CHICAGO--The HITECH (Health IT for Economic and Clinical Health) Act is a not a windfall for radiologists; it is a partly funded mandate that uses stimulus funds that cannot be rescinded despite political posturing to the contrary. The radiology profession needs to get on board with meaningful use and leverage inherent challenges and opportunities, according to a session presented Nov. 29 during the 96th annual scientific meeting of the Radiological Society of North America (RSNA).
Most radiologists qualify for meaningful use incentives of $44,000 over five years, beginning in 2011, confirmed Ramin Khorasani, MD, director of information management systems at Brigham and Women’s Hospital in Boston. To be eligible for meaningful use, radiologists must be enrolled with Centers for Medicare & Medicaid Services (CMS) and qualify under Medicare or Medicaid.
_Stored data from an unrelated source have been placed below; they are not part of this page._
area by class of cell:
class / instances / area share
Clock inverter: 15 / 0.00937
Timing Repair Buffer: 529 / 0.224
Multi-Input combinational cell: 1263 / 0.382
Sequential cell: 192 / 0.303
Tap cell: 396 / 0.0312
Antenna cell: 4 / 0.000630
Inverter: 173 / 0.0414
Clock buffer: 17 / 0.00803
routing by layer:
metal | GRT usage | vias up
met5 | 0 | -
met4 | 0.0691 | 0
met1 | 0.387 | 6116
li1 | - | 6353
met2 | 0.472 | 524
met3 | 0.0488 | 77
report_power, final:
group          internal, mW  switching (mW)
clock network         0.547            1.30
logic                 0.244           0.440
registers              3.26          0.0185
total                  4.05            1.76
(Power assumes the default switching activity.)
## src/rtl/cmp_evt_pkg.sv

```systemverilog
package cmp_evt_pkg;
  typedef enum logic [1:0] {
    EV_NONE = 2'b00,
    EV_RISE = 2'b01,
    EV_FALL = 2'b10,
    EV_ANY  = 2'b11
  } evsel_e;

  localparam int unsigned REG_AW = 2;
  localparam logic [REG_AW-1:0] A_CFG  = 2'd0;
  localparam logic [REG_AW-1:0] A_FLAG = 2'd1;
  localparam logic [REG_AW-1:0] A_EN   = 2'd2;
  localparam logic [REG_AW-1:0] A_STAT = 2'd3;

  localparam int unsigned CFG_BITS = 3;  // polarity + event code per channel
endpackage

```

## src/rtl/cmp_evt_sync.sv

```systemverilog
module cmp_evt_sync #(
  parameter int unsigned W      = 3,
  parameter int unsigned STAGES = 2
) (
  input  logic         clk,
  input  logic         rst_n,
  input  logic [W-1:0] d,
  output logic [W-1:0] q
);
  logic [W-1:0] stage_q [STAGES];
  logic [W-1:0] stage_d [STAGES];

  always_comb begin
    stage_d[0] = d;
    for (int s = 1; s < STAGES; s++) stage_d[s] = stage_q[s-1];
  end

  always_ff @(posedge clk or negedge rst_n) begin
    if (!rst_n) begin
      for (int s = 0; s < STAGES; s++) stage_q[s] <= '0;
    end else begin
      for (int s = 0; s < STAGES; s++) stage_q[s] <= stage_d[s];
    end
  end

  assign q = stage_q[STAGES-1];
endmodule

```

## src/rtl/cmp_evt_chan.sv

```systemverilog
module cmp_evt_chan
  import cmp_evt_pkg::*;
(
  input  logic       clk,
  input  logic       rst_n,
  input  logic       sync_in,
  input  logic       pol,
  input  logic [1:0] evsel,
  input  logic       arm,
  input  logic       sw_wr,
  input  logic       sw_val,
  output logic       adj,
  output logic       flag
);
  logic prev_q;
  logic flag_q, flag_d;
  logic rise, fall, hit, hw_set;

  assign adj  = sync_in ^ pol;
  assign rise = adj & ~prev_q;
  assign fall = ~adj & prev_q;

  always_comb begin
    case (evsel_e'(evsel))
      EV_RISE: hit = rise;
      EV_FALL: hit = fall;
      EV_ANY:  hit = rise | fall;
      default: hit = 1'b0;
    endcase
  end

  assign hw_set = arm & hit;

  // hardware set dominates a software clear
  always_comb begin
    flag_d = (sw_wr ? sw_val : flag_q) | hw_set;
  end

  always_ff @(posedge clk or negedge rst_n) begin
    if (!rst_n) begin
      prev_q <= 1'b0;
      flag_q <= 1'b0;
    end else begin
      prev_q <= adj;
      flag_q <= flag_d;
    end
  end

  assign flag = flag_q;
endmodule

```

## src/rtl/cmp_evt_regs.sv

```systemverilog
module cmp_evt_regs
  import cmp_evt_pkg::*;
#(
  parameter int unsigned NCH = 3,
  parameter int unsigned DW  = 16
) (
  input  logic              clk,
  input  logic              rst_n,
  input  logic              wr_en,
  input  logic [REG_AW-1:0] wr_addr,
  input  logic [DW-1:0]     wr_data,
  input  logic [REG_AW-1:0] rd_addr,
  input  logic [NCH-1:0]    status,
  input  logic [NCH-1:0]    flag,
  output logic [NCH-1:0]    pol,
  output logic [2*NCH-1:0]  evsel_flat,
  output logic [NCH-1:0]    ch_en,
  output logic              per_en,
  output logic              glb_en,
  output logic              flag_wr,
  output logic [DW-1:0]     rd_data
);
  localparam int unsigned CFG_W = CFG_BITS * NCH;
  localparam int unsigned EN_W  = NCH + 2;

  logic [CFG_W-1:0] cfg_q, cfg_d;
  logic [EN_W-1:0]  en_q, en_d;
  logic             cfg_we, en_we;

  assign cfg_we  = wr_en && (wr_addr == A_CFG);
  assign en_we   = wr_en && (wr_addr == A_EN);
  assign flag_wr = wr_en && (wr_addr == A_FLAG);

  always_comb begin
    cfg_d = cfg_we ? wr_data[CFG_W-1:0] : cfg_q;
    en_d  = en_we  ? wr_data[EN_W-1:0]  : en_q;
  end

  always_ff @(posedge clk or negedge rst_n) begin
    if (!rst_n) begin
      cfg_q <= '0;
      en_q  <= '0;
    end else begin
      cfg_q <= cfg_d;
      en_q  <= en_d;
    end
  end

  for (genvar i = 0; i < NCH; i++) begin : g_field
    assign pol[i]            = cfg_q[CFG_BITS*i];
    assign evsel_flat[2*i+:2] = cfg_q[CFG_BITS*i+1 +: 2];
  end

  assign ch_en  = en_q[NCH-1:0];
  assign per_en = en_q[NCH];
  assign glb_en = en_q[NCH+1];

  always_comb begin
    rd_data = '0;
    case (rd_addr)
      A_CFG:   rd_data[CFG_W-1:0] = cfg_q;
      A_FLAG:  rd_data[NCH-1:0]   = flag;
      A_EN:    rd_data[EN_W-1:0]  = en_q;
      default: rd_data[NCH-1:0]   = status;
    endcase
  end

  if (DW > CFG_W) begin : g_hi
    logic unused_hi;
    assign unused_hi = ^wr_data[DW-1:CFG_W];
  end
endmodule

```

## src/rtl/cmp_evt_irq.sv

```systemverilog
module cmp_evt_irq
  import cmp_evt_pkg::*;
#(
  parameter int unsigned NCH         = 3,
  parameter int unsigned DW          = 16,
  parameter int unsigned SYNC_STAGES = 2
) (
  input  logic              clk,
  input  logic              rst_n,
  input  logic [NCH-1:0]    cmp_raw,
  input  logic              wr_en,
  input  logic [REG_AW-1:0] wr_addr,
  input  logic [DW-1:0]     wr_data,
  input  logic [REG_AW-1:0] rd_addr,
  output logic [DW-1:0]     rd_data,
  output logic [NCH-1:0]    flag_o,
  output logic              irq_o
);
  localparam int unsigned WARM_N = SYNC_STAGES + 1;
  localparam int unsigned WW     = $clog2(WARM_N + 1);
  localparam logic [WW-1:0] WARM_DONE = WW'(WARM_N);

  logic [NCH-1:0]   cmp_sync, adj, flag, pol, ch_en;
  logic [2*NCH-1:0] evsel_flat;
  logic             per_en, glb_en, flag_wr, arm;
  logic [WW-1:0]    warm_q, warm_d;

  cmp_evt_sync #(.W(NCH), .STAGES(SYNC_STAGES)) u_sync (
    .clk(clk), .rst_n(rst_n), .d(cmp_raw), .q(cmp_sync)
  );

  cmp_evt_regs #(.NCH(NCH), .DW(DW)) u_regs (
    .clk(clk), .rst_n(rst_n), .wr_en(wr_en), .wr_addr(wr_addr),
    .wr_data(wr_data), .rd_addr(rd_addr), .status(adj), .flag(flag),
    .pol(pol), .evsel_flat(evsel_flat), .ch_en(ch_en), .per_en(per_en),
    .glb_en(glb_en), .flag_wr(flag_wr), .rd_data(rd_data)
  );

  // edge detection stays off until the synchronizer holds real samples
  assign arm = (warm_q == WARM_DONE);

  always_comb begin
    warm_d = arm ? warm_q : warm_q + 1'b1;
  end

  always_ff @(posedge clk or negedge rst_n) begin
    if (!rst_n) warm_q <= '0;
    else        warm_q <= warm_d;
  end

  for (genvar i = 0; i < NCH; i++) begin : g_ch
    cmp_evt_chan u_chan (
      .clk(clk), .rst_n(rst_n), .sync_in(cmp_sync[i]), .pol(pol[i]),
      .evsel(evsel_flat[2*i+:2]), .arm(arm), .sw_wr(flag_wr),
      .sw_val(wr_data[i]), .adj(adj[i]), .flag(flag[i])
    );
  end

  assign flag_o = flag;
  assign irq_o  = (|(flag & ch_en)) & per_en & glb_en;
endmodule

```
The meaningful use clock is ticking and starts with a phased approach. Radiology, which was initially left out of meaningful use conversation, is a bit of a late arrival with providers and stakeholders attempting to understand its implications.
Stage one, beginning in 2011, is focused on data capture and data sharing. Meeting meaningful use will become progressively more challenging; stage 2, which starts in 2013, emphasizes advanced clinical processes. And finally, stage 3, which is to be determined, focuses on improved outcomes.
Given the uncertainties and complexities radiologists may be tempted to ignore meaningful use and hope that it goes away. Keith J. Dreyer, MD, vice chairman of radiology at Massachusetts General Hospital in Boston, cautioned against such an approach. “Meaningful use will not end in 2015 with stage 3. If we don’t get hit with more attention to radiology by 2015, it will probably still happen,” he stated.
The evolution of meaningful use
“Most radiologists will have gaps to qualify for meaningful use in stage 1 even if currently used products [gain certification]. Gaps will be more substantial in stage 2 and 3. Radiologists will have to do more,” said Khorasani, who predicted that most radiologists will have to leverage hospital-base EHRs to qualify for meaningful use. (For more about criteria and certification please read Busting the Meaningful Use Myth.)
Although meaningful use incentives can reach $44,000 per radiologist, Khorasani cautioned physicians against making plans for the windfall. Employers, he said, will likely determine how incentive funds will be spent. In many cases, funds will be leveraged to purchase and implement certified health IT as current systems do not meet all criteria.
Khorasani concluded with advice for the audience. “Identify a champion in your practice. Assess the current state to indentify gaps.” The upshot? Meaningful use is here to stay and radiologists need to be part of the process.